The ABA signaling pathway and auxin interact to regulate many different development processes (Brady et al., 2003; Nag et al., 2005; Rock and Sun, 2005). Therefore, we decided to identify the ability of abi3 mutants and 35S::BnABI3 plants root growth in the presence of IAA and the auxin transport inhibitor NPA (N-1-naphthylphthalamic acid) to search for any phenotypes that arise under conditions in which auxin-regulated LR development is perturbed.
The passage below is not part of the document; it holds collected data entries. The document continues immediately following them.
==> /design/flow/run.sh <==
#!/bin/bash
# OpenROAD 26Q1-2900-gdf79404cd8, Yosys 0.63+post, stock flow scripts
make -C /OpenROAD-flow-scripts/flow DESIGN_CONFIG=/design/flow/config.mk WORK_HOME=/design/flow/orfs finish
==> /design/flow/constraint.sdc <==
current_design cmu

set clk_period 23.7
set clk_io_pct 0.2

create_clock -name clk0 -period $clk_period [get_ports {clk}]

set non_clock_inputs [all_inputs -no_clocks]
set_input_delay [expr $clk_period * $clk_io_pct] -clock clk0 $non_clock_inputs
set_output_delay [expr $clk_period * $clk_io_pct] -clock clk0 [all_outputs]
==> ./design.v <==
`timescale 1ns / 1ps
module CSRRegs(
    input clk, rst,
    input[11:0] raddr, waddr,
    input[31:0] wdata,
    input csr_w,
    input[1:0] csr_wsc_mode,
    output[31:0] rdata,
    output[31:0] mstatus
);
    reg[31:0] CSR [0:15];
    wire raddr_valid = raddr[11:7] == 5'h6 && raddr[5:3] == 3'h0;
    wire[3:0] raddr_map = (raddr[6] << 3) + raddr[2:0];
    wire waddr_valid = waddr[11:7] == 5'h6 && waddr[5:3] == 3'h0;
    wire[3:0] waddr_map = (waddr[6] << 3) + waddr[2:0];
    assign mstatus = CSR[0];
    assign rdata = CSR[raddr_map];
    always@(posedge clk or posedge rst) begin
        if(rst) begin
			CSR[0] <= 32'h88;
			CSR[1] <= 0;
			CSR[2] <= 0;
			CSR[3] <= 0;
			CSR[4] <= 32'hfff;
			CSR[5] <= 0;
			CSR[6] <= 0;
			CSR[7] <= 0;
			CSR[8] <= 0;
			CSR[9] <= 0;
			CSR[10] <= 0;
			CSR[11] <= 0;
			CSR[12] <= 0;
			CSR[13] <= 0;
			CSR[14] <= 0;
			CSR[15] <= 0;
		end
        else if(csr_w) begin
            case(csr_wsc_mode)
                2'b01: CSR[waddr_map] = wdata;
                2'b10: CSR[waddr_map] = CSR[waddr_map] | wdata;
                2'b11: CSR[waddr_map] = CSR[waddr_map] & ~wdata;
                default: CSR[waddr_map] = wdata;
            endcase            
        end
    end
endmodule
`timescale 1ns / 1ps
module ExceptionUnit (
   input         clk,
   rst,
   input         csr_rw_in,
   input  [ 1:0] csr_wsc_mode_in,
   input         csr_w_imm_mux,
   input  [11:0] csr_rw_addr_in,
   input  [31:0] csr_w_data_reg,
   input  [ 4:0] csr_w_data_imm,
   output [31:0] csr_r_data_out,
   input interrupt,
   input illegal_inst,
   input l_access_fault,
   input s_access_fault,
   input ecall_m,
   input mret,
   input  [31:0] epc_cur,
   input  [31:0] epc_next,
   output [31:0] PC_redirect,
   output        redirect_mux,
   output reg_FD_flush,
   reg_DE_flush,
   reg_EM_flush,
   reg_MW_flush,
   output RegWrite_cancel
);
   reg [11:0] csr_raddr, csr_waddr;
   reg [31:0] csr_wdata;
   reg csr_w;
   reg [1:0] csr_wsc;
   wire [31:0] mstatus;
   CSRRegs csr (
      .clk         (clk),
      .rst         (rst),
      .csr_w       (csr_w),
      .raddr       (csr_raddr),
      .waddr       (csr_waddr),
      .wdata       (csr_wdata),
      .rdata       (csr_r_data_out),
      .mstatus     (mstatus),
      .csr_wsc_mode(csr_wsc)
   );
   parameter MSTATUS = 12'h300;
   parameter MTVEC = 12'h305;
   parameter MEPC = 12'h341;
   parameter MCAUSE = 12'h342;
   parameter MTVAL = 12'h343;
   reg [1:0] state, nstate;
   always @(posedge clk) begin
      state <= nstate;
   end
   wire Exception = illegal_inst | l_access_fault | s_access_fault | ecall_m;
   wire Interrupt = interrupt & mstatus[3];
   assign reg_MW_flush = Exception | Interrupt | (state == 2'b01);
   assign reg_EM_flush = reg_MW_flush | mret;
   assign reg_DE_flush = reg_EM_flush;
   assign reg_FD_flush = reg_DE_flush;
   assign RegWrite_cancel = Exception;
   assign PC_redirect = csr_r_data_out;
   assign redirect_mux = mret | (state == 2'b01);
   reg [31:0] epc, cause;
   always @(posedge clk) begin
      if ((state == 2'b00) & (Interrupt | Exception)) begin
         epc   <= Interrupt ? epc_next : epc_cur;
         cause <= Interrupt ? 32'h80000000 : illegal_inst ? 32'h2 : l_access_fault ? 32'h5 : s_access_fault ? 32'h7 : 32'hb;
      end
   end
   always @(*) begin
      case (state)
         2'b00: begin
            if (Exception | Interrupt) begin
               csr_waddr <= MSTATUS;
               csr_wdata <= {mstatus[31:8], mstatus[3], mstatus[6:4], 1'b0, mstatus[2:0]};
               csr_w <= 1;
               csr_wsc <= 2'b01;
               nstate <= 2'b01;
            end else if (mret) begin
               csr_raddr <= MEPC;
               csr_waddr <= MSTATUS;
               csr_wdata <= {mstatus[31:8], 1'b1, mstatus[6:4], mstatus[7], mstatus[2:0]};
               csr_w <= 1;
               csr_wsc <= 2'b01;
               nstate <= 2'b00;
            end else if (csr_rw_in) begin
               csr_raddr <= csr_rw_addr_in;
               csr_waddr <= csr_rw_addr_in;
               csr_wdata <= csr_w_imm_mux ? {27'b0, csr_w_data_imm} : csr_w_data_reg;
               csr_w <= 1;
               csr_wsc <= csr_wsc_mode_in;
               nstate <= 2'b00;
            end else begin
               csr_w  <= 0;
               nstate <= 2'b00;
            end
         end
         2'b01: begin
            csr_raddr <= MTVEC;
            csr_waddr <= MEPC;
            csr_wdata <= epc;
            csr_w <= 1;
            csr_wsc <= 2'b01;
            nstate <= 2'b10;
         end
         2'b10: begin
            csr_waddr <= MCAUSE;
            csr_wdata <= cause;
            csr_w <= 1;
            csr_wsc <= 2'b01;
            nstate <= 2'b11;
         end
         2'b11: begin
            csr_waddr <= MTVAL;
            csr_wdata <= 32'h114514;
            csr_w <= 1;
            csr_wsc <= 2'b01;
            nstate <= 2'b00;
         end
      endcase
   end
   initial begin
      state = 0;
      csr_raddr = 0;
      csr_w = 0;
   end
endmodule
Under these growth conditions, bs1 and abi3-6 plants required higher concentrations of IAA to initiate LR growth, and 35S::BnABI3 plants increased response to IAA treatment (Figure 10E). Similarly, application of the auxin transport inhibitor NPA inhibited LR initiation in both the WT and abi3 plants; the mutant roots were still less responsive but 35S::BnABI3 plants more response to NPA-induced repression of LR initiation (Figure 10F). Thus, it appears that ABI3 function is required for appropriate auxin responsiveness in the LRs of Arabidopsis plants.